Born on a mixed subsistence farm in rural Lunenburg County, Nova Scotia, Canada. Moved to Ontario in 1967 to attend University at what was then Waterloo Lutheran University and moved to Oakville, Ontario in 1971. Without intending to live up to the name became a letter carrier the following January and have worked for Canada Post ever since. I retired in August of 2008.

Sunday, March 16, 2008

Elecro-Convulsive Shock Treatment

The history of the treatment of mental illness is one of closets and fads.  Whether it be Mrs. Rochester confined to the attic at Thornfield Manor or the inmates of One Flew Over the Cuckoo’s Nest; the arts have followed the trends of the times.  Although confining a person in restraints to a small dark room may no longer be considered humane and lobotomies are no longer performed the use of trauma in the treatment of depression has a long tradition because it works and does so almost immediately.  The larger issue has always been at what cost in terms of long-term side-effects to the patient involved. 

 

Cold showers may well snap a catatonic out of stasis temporarily but are not effective on a long-term basis.
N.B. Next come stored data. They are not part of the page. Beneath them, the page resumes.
Background: an optimization exercise with open tools, aiming at small area, a short achievable clock period and few clock cycles per item. Do not read the settings as production practice. The RTL was checked by simulation tests, not by an equivalence proof against the original design.

==> flow/design.v, too long to show whole: its modules and the start of the top module <==
// module hpsdr_telem: 135 lines
// module hpsdr_fa: 5 lines
// module hpsdr_ha: 5 lines
// module hpsdr_s2: 1176 lines
// module hpsdr_bridge: 256 lines
// module hpsdr_add46: 290 lines
module hpsdr_telem (
    input  wire        clk,
    input  wire        rst,
    input  wire        in_valid,
    output wire        in_ready,
    input  wire [7:0]  in_c0,
    input  wire [31:0] in_data,
    output wire        out_valid,
    input  wire        out_ready,
    output reg  [2:0]  out_kind,
    output reg  [2:0]  out_keys,
    output reg  [31:0] out_a,
    output reg  [31:0] out_b
);
  // ...
==> flow/flow/run.sh <==
#!/bin/bash
set -euo pipefail
bash standard.sh SETUP_SLACK_MARGIN=6.8 finish > standard_flow.log 2>&1
==> flow/standard.sh <==
#!/bin/bash
# synth_recipe.tcl (not shown) runs the flow's synth.tcl, then flattens the netlist and writes it again
# the make line also repeats each setting of config.mk as NAME=value (left out here)
make -C /OpenROAD-flow-scripts/flow DESIGN_CONFIG=/design/flow/config.mk WORK_HOME=/design/flow/orfs CLKGATE_MAP_FILE= SYNTH_SCRIPT=/design/flow/synth_recipe.tcl "${@:-finish}"
==> flow/config.mk <==
export PLATFORM = sky130hd
export DESIGN_NAME = hpsdr_telem
export DESIGN_NICKNAME = hpsdr_telem
export VERILOG_FILES = /design/flow/design.v
export SDC_FILE = /design/flow/constraint.sdc
export NUM_CORES = 4
export LEC_CHECK = 0
export CAP_MARGIN = 20
export CORE_MARGIN = 2
export CORE_UTILIZATION = 40
export CTS_BUF_LIST = sky130_fd_sc_hd__clkbuf_4 sky130_fd_sc_hd__clkbuf_8
export SLEW_MARGIN = 20
export SYNTH_HIERARCHICAL = 1
==> flow/constraint.sdc <==
create_clock -name core_clock -period 12.0 [get_ports {clk}]
set_input_delay 2.4000 -clock core_clock [delete_from_list [all_inputs] [get_ports {clk}]]
set_output_delay 2.4000 -clock core_clock [all_outputs]
set_load 0.01 [all_outputs]
==> results.rst, run 1 <==
.. list-table::
   :header-rows: 1

   * - Metric
     - Value
   * - Final Cell Area
     - 0.0309 sq mm
   * - Uppermost routed layer
     - met5
   * - Placeable core region
     - 0.0641 sq mm
   * - Multi-input gates
     - 2015
   * - Initial detailed-routing violation count
     - 1298
   * - Fraction of area in multi-input gates
     - 0.625
   * - Clock network latency to the later pin of the worst-skew pair
     - 0.63 ns
   * - Wire length per cell after detailed routing
     - 22.3 um
   * - Hold-fix buffers at CTS
     - 0
   * - Met1 Usage GRT
     - 0.302
   * - Most common cell after layout, fill and taps aside
     - fa_1
   * - Count of fill cells added during filler insertion
     - 5811
   * - Die Span Y
     - 258 um
   * - Instance area at placement
     - 0.0279 sq mm
   * - Gate Count Post-Synth
     - 2470
   * - Largest Register
     - r2_t
   * - Maximum buffer depth of the clock tree
     - 3
   * - Maximum cell stage delay along the critical path
     - 0.59 ns
   * - Vias after detailed routing
     - 20400
   * - Total of plain and repair buffers excluding clock buffers
     - 266
   * - Largest registers
     - r2_t: 40 flops, out_a: 32 flops, sk_data: 32 flops
   * - Wirelength, routed
     - 80300 um
   * - Number of detailed-routing iterations run before antenna repair
     - 6
   * - Share of final layout cell area taken by clock buffers and inverters
     - 0.0284
   * - Status
     - finished clean
   * - Worst slack after detailed placement
     - 5.64 ns
   * - Total inserted antenna cells
     - 3
   * - Routed met1 length
     - 32500 um
   * - Share of the clock period used by the worst path
     - 0.433
   * - DRT antenna net count
     - 0
   * - Number of cells on the critical path
     - 17
   * - Routability Congestion
     - 0.911
   * - Largest fanout of any net on the critical path
     - 8
   * - Number of vias per cell after detailed routing
     - 5.68
   * - Startpoint-to-endpoint class of the critical path
     - reg -> reg
   * - Number of cells in the design after placement
     - 3379
Testbench counts, summed over its fixed seeds: cycles 3,224, items 3,200.
==> module hpsdr_telem, before the edit <==
module hpsdr_telem (
    input  wire        clk,
    input  wire        rst,
    input  wire        in_valid,
    output wire        in_ready,
    input  wire [7:0]  in_c0,
    input  wire [31:0] in_data,
    output wire        out_valid,
    input  wire        out_ready,
    output reg  [2:0]  out_kind,
    output reg  [2:0]  out_keys,
    output reg  [31:0] out_a,
    output reg  [31:0] out_b
);
    localparam [2:0] K_INFO   = 3'd0;
    localparam [2:0] K_FWD    = 3'd1;
    localparam [2:0] K_REV    = 3'd2;
    localparam [2:0] K_SUPPLY = 3'd3;
    localparam [2:0] K_ADC    = 3'd4;
    localparam [2:0] K_RAW    = 3'd5;
    localparam [2:0] K_REV0   = 3'd6;    
    reg v1, v2, v3;
    reg skid_full;
    wire en   = ~v3 | out_ready;
    wire take = in_valid & ~skid_full;
    assign in_ready  = ~skid_full;
    assign out_valid = v3;
    reg [2:0] in_kind;
    always @(*) begin
        case (in_c0[7:3])
            5'd0:    in_kind = K_INFO;
            5'd1:    in_kind = K_FWD;
            5'd2:    in_kind = K_REV;
            5'd3:    in_kind = K_SUPPLY;
            5'd4:    in_kind = K_ADC;
            default: in_kind = K_RAW;
        endcase
    end
    reg [2:0]  sk_kind;
    reg [2:0]  sk_keys;
    reg [31:0] sk_data;
    wire [2:0]  s_kind = skid_full ? sk_kind : in_kind;
    wire [2:0]  s_keys = skid_full ? sk_keys : in_c0[2:0];
    wire [31:0] s_data = skid_full ? sk_data : in_data;
    wire [15:0] s_hi   = s_data[31:16];
    wire [15:0] s_lo   = s_data[15:0];
    wire [19:0] u_hi = {1'b0, s_hi, 3'b0} + {3'b0, s_hi, 1'b0} + {4'b0, s_hi} - 20'd110;
    wire [19:0] u_lo = {1'b0, s_lo, 3'b0} + {3'b0, s_lo, 1'b0} + {4'b0, s_lo};
    wire        s_rev = (s_kind == K_REV);
    wire        s_fwd = (s_kind == K_FWD);
    wire        s_sup = (s_kind == K_SUPPLY);
    wire        s_oth = ~(s_rev | s_fwd | s_sup);
    wire [19:0] s_ub  = ({20{s_rev}} & u_hi) | ({20{s_fwd}} & u_lo);
    wire [19:0] s_us  = ({20{s_sup}} & u_lo) | ({20{s_oth}} & {4'd0, s_lo});
    reg [2:0]  r1_kind, r2_kind;
    reg [2:0]  r1_keys, r2_keys;
    reg [15:0] r1_h, r2_h;
    reg [19:0] r1_ub, r1_us;
    reg [39:0] r2_t;
    wire        conv = (r1_kind == K_FWD) | (r1_kind == K_REV) | (r1_kind == K_REV0) |
                       (r1_kind == K_SUPPLY);
    wire [39:0] t;
    hpsdr_s2 u_s2 (.ub(r1_ub), .us(r1_us), .t(t));
    wire [30:0] qb;
    hpsdr_bridge u_br (.t(r2_t), .q(qb));
    wire [7:0] c1 = r2_h[15:8];
    wire [7:0] c2 = r2_h[7:0];
    wire [7:0] c3 = r2_t[15:8];
    wire [7:0] c4 = r2_t[7:0];
    function [8:0] ver(input [7:0] v);
        reg [7:0] q, r;
        begin
            q = v / 8'd10;
            r = v % 8'd10;
            ver = {q[4:0], r[3:0]};
        end
    endfunction
    reg [2:0]  k_n;
    reg [31:0] a_r, b_r;
    always @(*) begin
        k_n = r2_kind;
        a_r = 32'd0;
        b_r = 32'd0;
        case (r2_kind)
            K_INFO:   begin a_r = {25'd0, c1[6:0]};
                            b_r = {5'd0, ver(c2), ver(c3), ver(c4)}; end
            K_FWD:    a_r = {16'd0, r2_h};
            K_REV:    b_r = {16'd0, r2_h};
            K_REV0:   begin b_r = {16'd0, r2_h}; k_n = K_REV; end
            K_SUPPLY: begin a_r = {16'd0, r2_h}; b_r = {7'd0, r2_t[24:0]}; end
            K_ADC:    begin a_r = {28'd0, c4[0], c3[0], c2[0], c1[0]};
                            b_r = {4'd0, c4[7:1], c3[7:1], c2[7:1], c1[7:1]}; end
            default:  a_r = {r2_h, r2_t[15:0]};
        endcase
    end
    wire [31:0] a_n = a_r | ({32{r2_kind == K_REV}} & {1'b0, qb});
    wire [31:0] b_n = b_r | ({32{r2_kind == K_FWD}} & {1'b0, qb});
    always @(posedge clk) begin
        if (rst) begin
            v1 <= 1'b0;
            v2 <= 1'b0;
            v3 <= 1'b0;
            skid_full <= 1'b0;
        end else if (en) begin
            v1 <= skid_full | take;
            v2 <= v1;
            v3 <= v2;
            skid_full <= 1'b0;
        end else if (take) begin
            skid_full <= 1'b1;
        end
    end
    always @(posedge clk) begin
        if (~skid_full) begin
            sk_kind <= in_kind;
            sk_keys <= in_c0[2:0];
            sk_data <= in_data;
        end
        if (en) begin
            r1_kind <= (s_rev && s_hi <= 16'd10) ? K_REV0 : s_kind;
            r1_keys <= s_keys;
            r1_h    <= s_rev ? s_lo : s_hi;
            r1_ub   <= s_ub;
            r1_us   <= s_us;
            r2_kind <= r1_kind;
            r2_keys <= r1_keys;
            r2_h    <= r1_h;
            r2_t    <= {t[39:16], conv ? t[15:0] : r1_us[15:0]};
            out_kind <= k_n;
            out_keys <= r2_keys;
            out_a    <= a_n;
            out_b    <= b_n;
        end
    end
endmodule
Insulin Shock Treatment may also work but has other dire consequences.  We know so little about how our minds work that finding treatments when they malfunction is very much an inexact science.  We have all heard about the placebo effect which uses the power of suggestion to affect a therapeutic result. Shock however applied introduces blunt trauma which serves to reconcentrate the mental processes on other things.  If you leg is amputated the blister on your finger may well stop throbbing.  If your house burns down that leaking tap will no longer be an issue. 

 

Electro-Convulsive Shock Treatment seems to have a polarizing effect on those in the mental health profession; one is either enthusiastically in favour or vehemently opposed.  My second-year university Abnormal Psych Professor spent nearly a quarter of our class time inveighing against its use.  Watching a patient who was formerly a crack-a-jack cribbage player rendered incapable of telling a Jack from an Ace leaves a lasting impression. 

 

The rehabilitation of ECT as a treatment for depression seems to have coincided with our current shortage of doctors and in-patient facilities.  The current thinking tends toward the rapid re-integration of mental patients back into the society at large.  This has led to the closure of many long-term care facilities.  Psycho-therapy whether one-on-one or in a group setting is a long-term proposition which carries attendant economic considerations.  Pharmacology suffers from the problem of compliance—how do you make sure the patient takes his medication on a regular basis?  ECT, whatever you may think about it, is effective because it enables a health-care provider to quickly discharge a patient from hospital. 

 

Would I willingly consent to its application to my body—Emphatically No!  Should it be used as a treatment of last resort—Maybe.  The sad truth is the fact that we have not been able to find an alternate treatment that is as rapidly effective in treating a disease that affects so many.